L’Alta Corte di Londra ha fermato l’estradizione di Julian Assange, riconoscendo al giornalista il diritto a presentare un nuovo ricorso. Sono state infatti riconosciuti come non infondati i timori su un processo non giusto negli Stati Uniti, con la difesa di Assange che ha definito “palesemente inadeguate” le garanzie fornite. Una buona notizia, dunque, nonostante un uomo innocente continui a essere ingiustamente detenuto in condizioni psico-fisiche sempre più precarie.
Dopo l’ultimo appello di febbraio nella capitale britannica, che ha visto ancora una volta una mobilitazione di massa dell’opinione pubblica mondiale per la liberazione del giornalista, la Corte era in attesa entro oggi di rassicurazioni da parte del Governo statunitense sul trattamento che Assange avrebbe ricevuto se estradato.
I legali di Washington, tuttavia, se da un lato hanno garantito che non sarebbe stata richiesta la pena capitale, dall’altro sono rimasti vaghi sulla possibilità di concedere al giornalista di potersi appellare al Primo emendamento (non scontata in quanto cittadino australiano, dunque non statunitense), rinviando a una futura pronuncia della Corte statunitense.
Da più fronti si chiedono tutela dell’interesse pubblico e libertà per Assange
A mantenere viva una speranza, intanto, sono le continue e crescenti voci contrarie al proseguimento di questa assurda situazione.
Pochi giorni fa alcuni parlamentari hanno presentato alla Commissione giustizia del parlamento britannico la richiesta di un’inchiesta affinché tutti gli enti pubblici coinvolti nel caso agiscano nell’interesse pubblico e in modo appropriato, visto appunto il significato che il caso di Assange riveste per la libertà di stampa.
La moglie Stella Assange, pur condividendo chiaramente la decisione odierna, ha ribadito che gli Stati Uniti dovrebbero ormai rinunciare a un caso vergognoso, per il quale il marito sta pagando un tributo enorme.
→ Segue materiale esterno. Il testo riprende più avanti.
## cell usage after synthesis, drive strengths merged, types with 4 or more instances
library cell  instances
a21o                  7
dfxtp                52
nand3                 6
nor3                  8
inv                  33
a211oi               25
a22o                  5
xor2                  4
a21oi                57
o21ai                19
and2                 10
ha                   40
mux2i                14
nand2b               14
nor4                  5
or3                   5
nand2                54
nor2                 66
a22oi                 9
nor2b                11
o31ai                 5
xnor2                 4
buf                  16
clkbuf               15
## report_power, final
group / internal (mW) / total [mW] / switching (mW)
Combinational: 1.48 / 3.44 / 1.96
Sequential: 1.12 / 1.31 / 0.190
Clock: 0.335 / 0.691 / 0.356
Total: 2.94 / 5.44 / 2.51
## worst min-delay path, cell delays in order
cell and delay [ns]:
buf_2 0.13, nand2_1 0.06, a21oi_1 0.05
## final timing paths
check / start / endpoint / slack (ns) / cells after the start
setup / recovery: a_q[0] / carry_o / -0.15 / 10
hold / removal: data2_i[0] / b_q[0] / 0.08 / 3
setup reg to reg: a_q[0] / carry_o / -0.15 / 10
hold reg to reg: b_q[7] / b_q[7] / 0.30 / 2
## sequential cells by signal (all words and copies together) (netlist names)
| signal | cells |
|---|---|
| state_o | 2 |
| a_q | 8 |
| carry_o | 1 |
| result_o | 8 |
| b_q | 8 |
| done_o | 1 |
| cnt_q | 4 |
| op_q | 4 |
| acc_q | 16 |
===== src/rtl/hazard_detect.sv =====
// Load-use hazard detector: raises stall when the load in EX writes a register the ID instruction reads.
// Purely combinational; register $0 never creates a dependency.
module hazard_detect
   import pipe_pkg::*;
(
   input  logic       ex_mem_read,
   input  logic [4:0] ex_rt,
   input  logic [4:0] id_rs,
   input  logic [4:0] id_rt,
   input  logic       hold,
   input  logic       rst,
   output logic       stall
);

   logic rt_match;

   assign rt_match = (ex_rt == id_rs) || (ex_rt == id_rt);
   assign stall    = ex_mem_read && (ex_rt != 5'd0) && rt_match && !hold && !rst;

endmodule


===== src/rtl/id_ex_reg.sv =====
// ID/EX pipeline register with load-use bubble insertion, flush, global hold and a saturating bubble counter.
// A bubble zeroes every field so the slot is an inert NOP with all control deasserted.
module id_ex_reg
   import pipe_pkg::*;
(
   input  logic                    clk,
   input  logic                    rst,
   input  logic [31:0]             id_instr,
   input  logic [31:0]             id_pc4,
   input  logic [31:0]             id_rd1,
   input  logic [31:0]             id_rd2,
   input  logic [31:0]             id_imm,
   input  logic [CTRL_W-1:0]       id_ctrl,
   input  logic                    hold,
   input  logic                    flush,
   output logic [31:0]             ex_instr,
   output logic [31:0]             ex_pc4,
   output logic [31:0]             ex_rd1,
   output logic [31:0]             ex_rd2,
   output logic [31:0]             ex_imm,
   output logic [CTRL_W-1:0]       ex_ctrl,
   output logic [4:0]              ex_rs,
   output logic [4:0]              ex_rt,
   output logic [4:0]              ex_rd,
   output logic                    stall,
   output logic [BUBBLE_CNT_W-1:0] bubble_cnt
);

   logic insert_bubble;

   hazard_detect u_hazard_detect (
      .ex_mem_read (ctrl_mem_read(ex_ctrl)),
      .ex_rt       (ex_rt),
      .id_rs       (id_instr[25:21]),
      .id_rt       (id_instr[20:16]),
      .hold        (hold),
      .rst         (rst),
      .stall       (stall)
   );

   // A simultaneous flush and stall still produces a single bubble.
   assign insert_bubble = flush || stall;

   // Priority: reset, then hold (freezes everything, counter included), then bubble, then normal load.
   always_ff @(posedge clk) begin
      if (rst) begin
         ex_instr   <= NOP_INSTR;
         ex_pc4     <= '0;
         ex_rd1     <= '0;
         ex_rd2     <= '0;
         ex_imm     <= '0;
         ex_ctrl    <= CTRL_NOP;
         ex_rs      <= '0;
         ex_rt      <= '0;
         ex_rd      <= '0;
         bubble_cnt <= '0;
      end else if (hold) begin
         ex_instr   <= ex_instr;
         ex_pc4     <= ex_pc4;
         ex_rd1     <= ex_rd1;
         ex_rd2     <= ex_rd2;
         ex_imm     <= ex_imm;
         ex_ctrl    <= ex_ctrl;
         ex_rs      <= ex_rs;
         ex_rt      <= ex_rt;
         ex_rd      <= ex_rd;
         bubble_cnt <= bubble_cnt;
      end else if (insert_bubble) begin
         ex_instr <= NOP_INSTR;
         ex_pc4   <= '0;
         ex_rd1   <= '0;
         ex_rd2   <= '0;
         ex_imm   <= '0;
         ex_ctrl  <= CTRL_NOP;
         ex_rs    <= '0;
         ex_rt    <= '0;
         ex_rd    <= '0;
         if (bubble_cnt != {BUBBLE_CNT_W{1'b1}}) begin
            bubble_cnt <= bubble_cnt + 1'b1;
         end
      end else begin
         ex_instr <= id_instr;
         ex_pc4   <= id_pc4;
         ex_rd1   <= id_rd1;
         ex_rd2   <= id_rd2;
         ex_imm   <= id_imm;
         ex_ctrl  <= id_ctrl;
         ex_rs    <= id_instr[25:21];
         ex_rt    <= id_instr[20:16];
         ex_rd    <= id_instr[15:11];
      end
   end

endmodule

===== config.mk =====
export PLATFORM = sky130hd
export DESIGN_NAME = id_ex_reg
export DESIGN_NICKNAME = d
export VERILOG_FILES = /design/src/rtl/pipe_pkg.sv /design/src/rtl/hazard_detect.sv /design/src/rtl/id_ex_reg.sv
export SDC_FILE = /design/constraint.sdc
export NUM_CORES = 1
export LEC_CHECK = 0
export BUFFER_PORTS_ARGS = -buffer_cell sky130_fd_sc_hd__buf_2
export CAP_MARGIN = 20
export CORE_AREA = 4 4 150 152
export CTS_BUF_LIST = sky130_fd_sc_hd__clkbuf_4 sky130_fd_sc_hd__clkbuf_8
export CTS_CLUSTER_SIZE = 40
export DETAILED_ROUTE_END_ITERATION = 8
export DIE_AREA = 0 0 154 156
export PLACE_DENSITY = 0.74
export REMOVE_ABC_BUFFERS = 1
export SYNTH_ARGS = -nofsm -noshare
export SYNTH_HDL_FRONTEND = slang
export SYNTH_SLANG_ARGS = --single-unit

===== constraint.sdc =====
create_clock -name clk -period 4.1 [get_ports clk]
set_input_delay 0.41 -clock clk [delete_from_list [all_inputs] [get_ports clk]]
set_output_delay 0.41 -clock clk [all_outputs]
set_load 0.005 [all_outputs]
## src/rtl/multicycle_adder.sv

```systemverilog
// ============================================================================
// Module      : multicycle_adder
// Description : Multi-cycle ripple adder/subtractor, CHUNK bits per cycle,
//               LSB slice first, with valid/ready operand and result handshakes.
// Revision    : 1.0 - initial release
// ============================================================================
`timescale 1ns/1ps
`default_nettype none

module multicycle_adder #(
    parameter int WIDTH = 32,
    parameter int CHUNK = 8
) (
    input  logic             clk,
    input  logic             rst,
    input  logic             in_valid,
    output logic             in_ready,
    input  logic [WIDTH-1:0] a,
    input  logic [WIDTH-1:0] b,
    input  logic             sub,
    input  logic             cin,
    output logic             out_valid,
    input  logic             out_ready,
    output logic [WIDTH-1:0] s,
    output logic             cout,
    output logic             ovf,
    output logic             zero
);

    localparam int N  = WIDTH / CHUNK;
    localparam int KW = (N > 1) ? $clog2(N) : 1;
    localparam logic [KW-1:0] c_LAST = KW'(N - 1);

    generate
        if ((CHUNK < 1) || (WIDTH % CHUNK != 0)) begin : g_bad_params
            $error("multicycle_adder: WIDTH must be a non-zero multiple of CHUNK");
        end
    endgenerate

    typedef enum logic [1:0] {
        S_IDLE = 2'd0,
        S_BUSY = 2'd1,
        S_DONE = 2'd2
    } state_t;

    state_t           r_state_q, w_state_d;
    logic [WIDTH-1:0] r_a_q, w_a_d;
    logic [WIDTH-1:0] r_b_q, w_b_d;
    logic [WIDTH-1:0] r_s_q, w_s_d;
    logic             r_carry_q, w_carry_d;
    logic [KW-1:0]    r_k_q, w_k_d;
    logic             r_in_ready_q, w_in_ready_d;
    logic             r_out_valid_q, w_out_valid_d;
    logic             r_cout_q, w_cout_d;
    logic             r_ovf_q, w_ovf_d;
    logic             r_zero_q, w_zero_d;

    logic [CHUNK-1:0] w_a_slice;
    logic [CHUNK-1:0] w_b_slice;
    logic [CHUNK:0]   w_slice_sum;

    // Slice selected by the counter; b is already inverted for subtraction.
    always_comb begin
        w_a_slice = '0;
        w_b_slice = '0;
        for (int i = 0; i < N; i++) begin
            if (r_k_q == KW'(i)) begin
                w_a_slice = r_a_q[i*CHUNK +: CHUNK];
                w_b_slice = r_b_q[i*CHUNK +: CHUNK];
            end
        end
        w_slice_sum = {1'b0, w_a_slice} + {1'b0, w_b_slice} + {{CHUNK{1'b0}}, r_carry_q};
    end

    always_comb begin
        w_state_d     = r_state_q;
        w_a_d         = r_a_q;
        w_b_d         = r_b_q;
        w_s_d         = r_s_q;
        w_carry_d     = r_carry_q;
        w_k_d         = r_k_q;
        w_in_ready_d  = r_in_ready_q;
        w_out_valid_d = r_out_valid_q;
        w_cout_d      = r_cout_q;
        w_ovf_d       = r_ovf_q;
        w_zero_d      = r_zero_q;
        case (r_state_q)
            S_IDLE: begin
                if (in_valid && r_in_ready_q) begin
                    w_a_d        = a;
                    w_b_d        = b ^ {WIDTH{sub}};
                    w_carry_d    = sub ? 1'b1 : cin;
                    w_k_d        = '0;
                    w_in_ready_d = 1'b0;
                    w_state_d    = S_BUSY;
                end
            end
            S_BUSY: begin
                for (int i = 0; i < N; i++) begin
                    if (r_k_q == KW'(i)) begin
                        w_s_d[i*CHUNK +: CHUNK] = w_slice_sum[CHUNK-1:0];
                    end
                end
                w_carry_d = w_slice_sum[CHUNK];
                w_k_d     = r_k_q + 1'b1;
                if (r_k_q == c_LAST) begin
                    // Carry into the MSB recovered from the MSB sum bit.
                    w_cout_d      = w_slice_sum[CHUNK];
                    w_ovf_d       = (r_a_q[WIDTH-1] ^ r_b_q[WIDTH-1] ^ w_s_d[WIDTH-1])
                                    ^ w_slice_sum[CHUNK];
                    w_zero_d      = (w_s_d == '0);
                    w_out_valid_d = 1'b1;
                    w_state_d     = S_DONE;
                end
            end
            S_DONE: begin
                if (out_ready) begin
                    w_out_valid_d = 1'b0;
                    w_in_ready_d  = 1'b1;
                    w_state_d     = S_IDLE;
                end
            end
            default: begin
                w_out_valid_d = 1'b0;
                w_in_ready_d  = 1'b1;
                w_state_d     = S_IDLE;
            end
        endcase
    end

    always_ff @(posedge clk or posedge rst) begin
        if (rst) begin
            r_state_q     <= S_IDLE;
            r_a_q         <= '0;
            r_b_q         <= '0;
            r_s_q         <= '0;
            r_carry_q     <= 1'b0;
            r_k_q         <= '0;
            r_in_ready_q  <= 1'b1;
            r_out_valid_q <= 1'b0;
            r_cout_q      <= 1'b0;
            r_ovf_q       <= 1'b0;
            r_zero_q      <= 1'b0;
        end else begin
            r_state_q     <= w_state_d;
            r_a_q         <= w_a_d;
            r_b_q         <= w_b_d;
            r_s_q         <= w_s_d;
            r_carry_q     <= w_carry_d;
            r_k_q         <= w_k_d;
            r_in_ready_q  <= w_in_ready_d;
            r_out_valid_q <= w_out_valid_d;
            r_cout_q      <= w_cout_d;
            r_ovf_q       <= w_ovf_d;
            r_zero_q      <= w_zero_d;
        end
    end

    assign in_ready  = r_in_ready_q;
    assign out_valid = r_out_valid_q;
    assign s         = r_s_q;
    assign cout      = r_cout_q;
    assign ovf       = r_ovf_q;
    assign zero      = r_zero_q;

endmodule

`default_nettype wire
```

## config.mk

```make
export PLATFORM = sky130hd
export DESIGN_NAME = multicycle_adder
export DESIGN_NICKNAME = d
export VERILOG_FILES = /design/src/rtl/multicycle_adder.sv
export SDC_FILE = /design/constraint.sdc
export NUM_CORES = 1
export LEC_CHECK = 0
export CAP_MARGIN = 20
export CORE_AREA = 2 2 173 132
export DETAILED_ROUTE_END_ITERATION = 7
export DIE_AREA = 0 0 175 134
export GPL_TIMING_DRIVEN = 0
export PLACE_DENSITY = 0.55
export SYNTH_ARGS = -nofsm -noshare
export SYNTH_HDL_FRONTEND = slang
export SYNTH_SLANG_ARGS = --single-unit
```

## constraint.sdc

```tcl
create_clock -name clk -period 5.31 [get_ports clk]
set_input_delay 1.3275 -clock clk [delete_from_list [all_inputs] [get_ports clk]]
set_output_delay 1.3275 -clock clk [all_outputs]
set_load 0.02 [all_outputs]
```

**Word-level counts from Yosys, hierarchy flattened**

Cells that the tools add are included.

- Multipliers: 0
- Muxes and demuxes: 31
- Shift-type cells: 0
- Divide/modulo/power cells: 0
- Add/subtract/negate cells: 3
- $lt $le $gt $ge: 0
- Eq/ne operators: 8
- Reduce and logical (&&, ||, !) cells: 11
- Bitwise operators: 6

Operators with widths:

| operator | count |
|---|---|
| $mux 8 | 16 |
| $logic_not 32->1 | 1 |
| $xor 32x32->32 | 1 |
| $add 8x8->9 | 1 |
| $add 9x1->9 | 1 |
| $reduce_and 3->1 | 3 |
| $mux 2 | 4 |
| $eq 2x2->1 const B | 3 |
| $mux 1 | 6 |
| $ne 2x2->1 const B | 3 |
| $pmux 1 s3 | 2 |
| $pmux 2 s3 | 1 |
| $reduce_and 2->1 | 3 |
| $eq 2x1->1 const B | 2 |
| $logic_not 2->1 | 2 |
| $pmux 2 s2 | 1 |
| $xor 1x1->1 | 3 |
| $add 2x1->2 const B | 1 |
| $not 1->1 | 2 |
| $pmux 1 s2 | 1 |
| $reduce_bool 2->1 | 1 |
| $logic_and 1x1->1 | 1 |

- Logic and storage cells: 70
- Memories kept: 0
- Memory bits (writable): 0
- Output and inout bits: 37
- Register bits: 106
- Memory bits (read-only): 0
- Bits of input ports: 70
- Bits in latches: 0

**Logic depth before layout (Yosys ltp)**

- Depth in word-level cells: 11
- Depth in mapped cells: 17
- Depth with buffers taken out: 16

**Worst setup path after synthesis**

No wires, ideal clock.

- Path kind: register -> register
- Start: reg r_k_q[1]
- End: reg r_zero_q (netlist: zero)
- Path buffers: 1
- Period minus slack after synthesis: 3.961 ns
- Stages on the path, launching flop included: 16
- Path slack: 1.349 ns
- Library setup time: 0.087 ns
- Data arrival time: 3.874 ns
- Required time: 5.223 ns
- Cells stage by stage: dfrtp_1 -> inv_1 -> ha_1 -> clkbuf_1 -> nor2_1 -> a221o_1 -> o21ai_0 -> o21ai_0 -> fa_1 -> fa_1 -> a211oi_1 -> o21bai_1 -> a21bo_1 -> or3b_1 -> a211o_1 -> a211oi_2

- Longest elaborated chain between the ends: 10
- Elaborated cells between the ends (all ways): 24
- Classes of those cells: add/sub: 2; eq/ne: 3; mux: 16; reduce/logical: 3

Ends and longest elaborated chain:

| item | line | RTL |
|---|---|---|
| start, declared | 51 | `logic [KW-1:0] r_k_q, w_k_d;` |
| start signal, assigned | 150 | `r_k_q <= w_k_d;` |
| $logic_not 2->1 | 67, 100 |  |
| $mux 8 (4 in a row) | 67 | `if (r_k_q == KW'(i)) begin` |
| $add 8x8->9 | 72 | `w_slice_sum = {1'b0, w_a_slice} + {1'b0, w_b_slice} + {{CHUNK{1'b0}}, r_carry_q};` |
| $add 9x1->9 | 72 |  |
| $mux 8 | 100 | `if (r_k_q == KW'(i)) begin` |
| $mux 8 | 87 | `case (r_state_q)` |
| $logic_not 32->1 | 111 | `w_zero_d = (w_s_d == '0);` |
| end signal, assigned | 155 | `r_zero_q <= w_zero_d;` |
| end, declared | 56 | `logic r_zero_q, w_zero_d;` |

Parallel ways exist; a longest one is shown, timed or not. The select of a mux whose other input is x is not followed.
A chain may end at the register's enable or synchronous reset.

**Worst setup path in the final report**

Same ends and word-level chain as after synthesis.

==> flow_summary.json <==
{
  "place_area_mm2": 0.00681,
  "post_synthesis_cell_type_count": 49,
  "initial_utilization": 0.246,
  "ys_seq_elements": 106,
  "detailedPlacementHpwl_um": 12200,
  "yosys_most_used_dff": "sky130_fd_sc_hd__dfrtp_1",
  "synthesis.nets": 633,
  "register_area_mm2": 0.00265,
  "critical-path-slowest-cell": "sky130_fd_sc_hd__clkbuf_1",
  "drt_iter0_drc": 400,
  "dieArea_mm2": 0.0235,
  "drt-total-wl_um": 15800,
  "power_leakage_nw": 2.92,
  "synth-warning-count": 0,
  "largest_net_degree_at_the_start_of_global_routing": 67,
  "worst_pin_slew_ns": 0.702,
  "grt_pass1_vias": 4501,
  "cts.root.buffer_cell": "sky130_fd_sc_hd__clkbuf_16",
  "final_cell_area_mm2": 0.00714,
  "detailedRoute.firstPassIterationCount": 5,
  "die_x_um": 175,
  "fin_tns_setup_ns": 0,
  "crit_path_capture_type": "flip-flop",
  "postLayoutCoreUtil": 0.327,
  "h-tree-depth": 3,
  "path_buf_inv": 2,
  "place_congestion": 0.845,
  "period_needed_ns": 4.80,
  "io_pins": 107,
  "die_h_um": 134,
  "final_min_period_over_clock_period": 0.904,
  "timing.critical_path.fanout_max": 10,
  "multiInputGateArea_mm2": 0.00253,
  "cts.sink_count": 106,
  "routedWlPerCell_um": 16.3,
  "synth_seq_area_share": 0.495,
  "crit_family": "compound AO/OA/AOI/OAI gates",
  "mostFrequentLayoutCells": "sky130_fd_sc_hd__dfrtp_1, sky130_fd_sc_hd__clkdlybuf4s50_1, sky130_fd_sc_hd__a21oi_1",
  "max_slew_margin": 0.532,
  "setup_viol": 0,
  "num_vias": 4417,
  "post_detailed_route_via_to_cell_ratio": 4.58,
  "cts_tree": "built",
  "rsz0062_at_grt": "no",
  "sequentialPowerShare": 0.283,
  "pwr-share-clk": 0.144,
  "timing.fmax_ghz": 0.208,
  "worst_clock_skew_ns": 0.00720,
  "area_delta_synth_final_pct": 33.2,
  "p_sw_w": 0.00232,
  "filler_cells_inserted": 2251,
  "power_per_cell_area_mw_per_mm2": 715,
  "route.detailed.drc": 0,
  "grt_first_pass_wirelength_um": 25000,
  "grt_overflow": 0,
  "clk_pin_slew_worst_paths_ns": 0.07,
  "critical_path.cell_chain": "inv_1 > ha_1 > clkbuf_1 > nor2_1 > a221o_1 > o21ai_0 > o21ai_0 > fa_1 > fa_1 > a211oi_1 > o21bai_1 > a21bo_1 > or3b_1 > a211o_1 > a211oi_2",
  "numPortBuffers": 105,
  "route.antenna.remaining_nets": 0,
  "power.share.combinational": 0.573,
  "cts.path.max_buffers": 2,
  "postCtsHoldBufs": 0,
  "setup.worst_path.start_class": "flip-flop",
  "netlist_instances": 550,
  "antennaDiodeCount": 0,
  "finish.net_count": 750,
  "internal_pwr_total_w": 0.00278,
  "report.power.total_w": 0.00510,
  "arrival_ns": 5.08,
  "placeableCoreArea_mm2": 0.0218,
  "post_cts_resized": 0,
  "clk_latency_ns": 0.36,
  "grt_util_all_layers": 0.139,
  "synth_enable_flop_cells": 0,
  "synthesis.area_per_instance_um2": 9.74,
  "slew_viol_final": 0,
  "critical_path_required_ns": 5.58,
  "antenna_found_initial": 0,
  "max_stage_delay_ns": 0.51,
  "criticalPathCategory": "reg -> reg",
  "power.ir.vdd_worst_v": 0.000292,
  "fin_worst_hold_slack_ns": 0.481,
  "cts_setup_buffers": 0,
  "num_rows": 47,
  "run_status": "finished clean",
  "synthesis.area_mm2": 0.00536,
  "asyncSetResetFlopFracSynth": 1.00,
  "netSwitchingFraction": 0.455,
  "tritoncts_buffers": 9,
  "cap_viol_max_count": 0,
  "finalHoldViolations": 0,
  "hold_class": "reg -> reg",
  "drive_above_1_share": 0.0924
}
[power groups by stage]
| stage | Sequential [W] | Combinational, W | Clock, W |
|---|---|---|---|
| after CTS | 0.00145 | 0.00290 | 0.000754 |
| after global placement | 0.00146 | 0.00286 | 0 |
| final | 0.00144 | 0.00292 | 0.000735 |
| after floorplan | 0.00152 | 0.00174 | 0 |
| after detailed placement | 0.00146 | 0.00289 | 0 |
| after global routing | 0.00150 | 0.00322 | 0.000780 |
[registers in the layout, indices dropped and copies added (netlist names)]
signal	flops
r_b_q	32
r_carry_q	1
ovf	1
r_k_q	2
r_a_q	32
in_ready	1
cout	1
s	32
zero	1
out_valid	1
r_state_q	2
[layout make-up]
type,count,share of cell area
clock buffers,10,0.0335
multi-input cells,397,0.355
inverters,11,0.00614
well taps,294,0.0515
plain buffers,36,0.0191
repair buffers,106,0.151
flip-flops and latches,106,0.372
clock inverters,5,0.0119
[logic make-up after synthesis]
logic type	share of synthesized area
buffers and inverters	0.0332
muxes	0.0778
DFF	0.495
AOI/OAI and AO/OA	0.171
and+or+nand+nor	0.122
adders and majority gates	0.0332
xor gates and xnor gates	0.0680
[synth_stat cells, types with 5 or more instances]
| cell type | count | area (um2) |
|---|---|---|
| sky130_fd_sc_hd__mux2_2 | 37 | 417 |
| sky130_fd_sc_hd__inv_1 | 11 | 41.3 |
| sky130_fd_sc_hd__o21ai_0 | 53 | 265 |
| sky130_fd_sc_hd__buf_1 | 6 | 22.5 |
| sky130_fd_sc_hd__ha_1 | 11 | 138 |
| sky130_fd_sc_hd__o21a_1 | 5 | 37.5 |
| sky130_fd_sc_hd__dfrtp_1 | 105 | 2630 |
| sky130_fd_sc_hd__nand2_1 | 58 | 218 |
| sky130_fd_sc_hd__and3_1 | 14 | 87.6 |
| sky130_fd_sc_hd__nor2_1 | 55 | 206 |
| sky130_fd_sc_hd__clkbuf_1 | 29 | 109 |
| sky130_fd_sc_hd__a21oi_1 | 72 | 360 |
| sky130_fd_sc_hd__xnor2_1 | 35 | 307 |
[metrics by stage]
stage               instances  setup WS (ns)
floorplan                 550           1.20
global placement          949         -0.621
detailed placement        950          0.375
CTS                       965          0.337
global route              965          0.129
finish                    965          0.509
[worst reg2reg max path, delay by kind of cell, from the launching register on]
| family | cells | cell delay (ns) |
|---|---|---|
| fa+ha+maj | 3 | 1.25 |
| simple gates | 2 | 0.49 |
| flops | 1 | 0.42 |
| compound gates | 8 | 1.93 |
| buf+inv | 2 | 0.63 |
[path summary, 6_finish.rpt]
path	slack, ns	cells after the start	startpoint	end
worst max-delay path	0.51	15	r_k_q[1]	zero
worst min-delay path	0.48	2	s[25]	s[25]
worst max register to register	0.51	15	r_k_q[1]	zero
worst min register to register	0.48	2	s[25]	s[25]
max in group asynchronous	3.20	3	rst	in_ready
min in group asynchronous	1.36	2	rst	r_a_q[13]
[layer usage]
| metal | vias to the layer above | global-route usage | wire length, um |
|---|---|---|---|
| met3 | 20 | 0.0320 | 903 |
| met2 | 135 | 0.193 | 6340 |
| met5 | - | 0 | 0 |
| li1 | 2135 | - | - |
| met4 | 0 | 0.0435 | 243 |
| met1 | 2127 | 0.210 | 8270 |
Note: power is estimated with default switching activity, not from simulation.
Così il presidente brasiliano Lula da Silva, da sempre difensore di Assange, ha scritto sui social che il giornalista avrebbe dovuto vincere il premio Pulitzer per aver rivelato i segreti dei potenti, anziché essere ingiustamente imprigionato.
Assange è stato colpito infatti per il suo giornalismo scientifico, basato sull’uso delle tecnologie di rete e su dati verificabili e incontrovertibili. In un clima di sempre maggiore intolleranza nei confronti della libertà di stampa, come dimostra l’ultimo report di Reporter Sans Frontières, continua dunque la battaglia non solo per evitare l’estradizione di quello che è ormai un simbolo dell’ipocrisia occidentale su questo fronte, ma anche per garantirgli il ritorno alla piena libertà.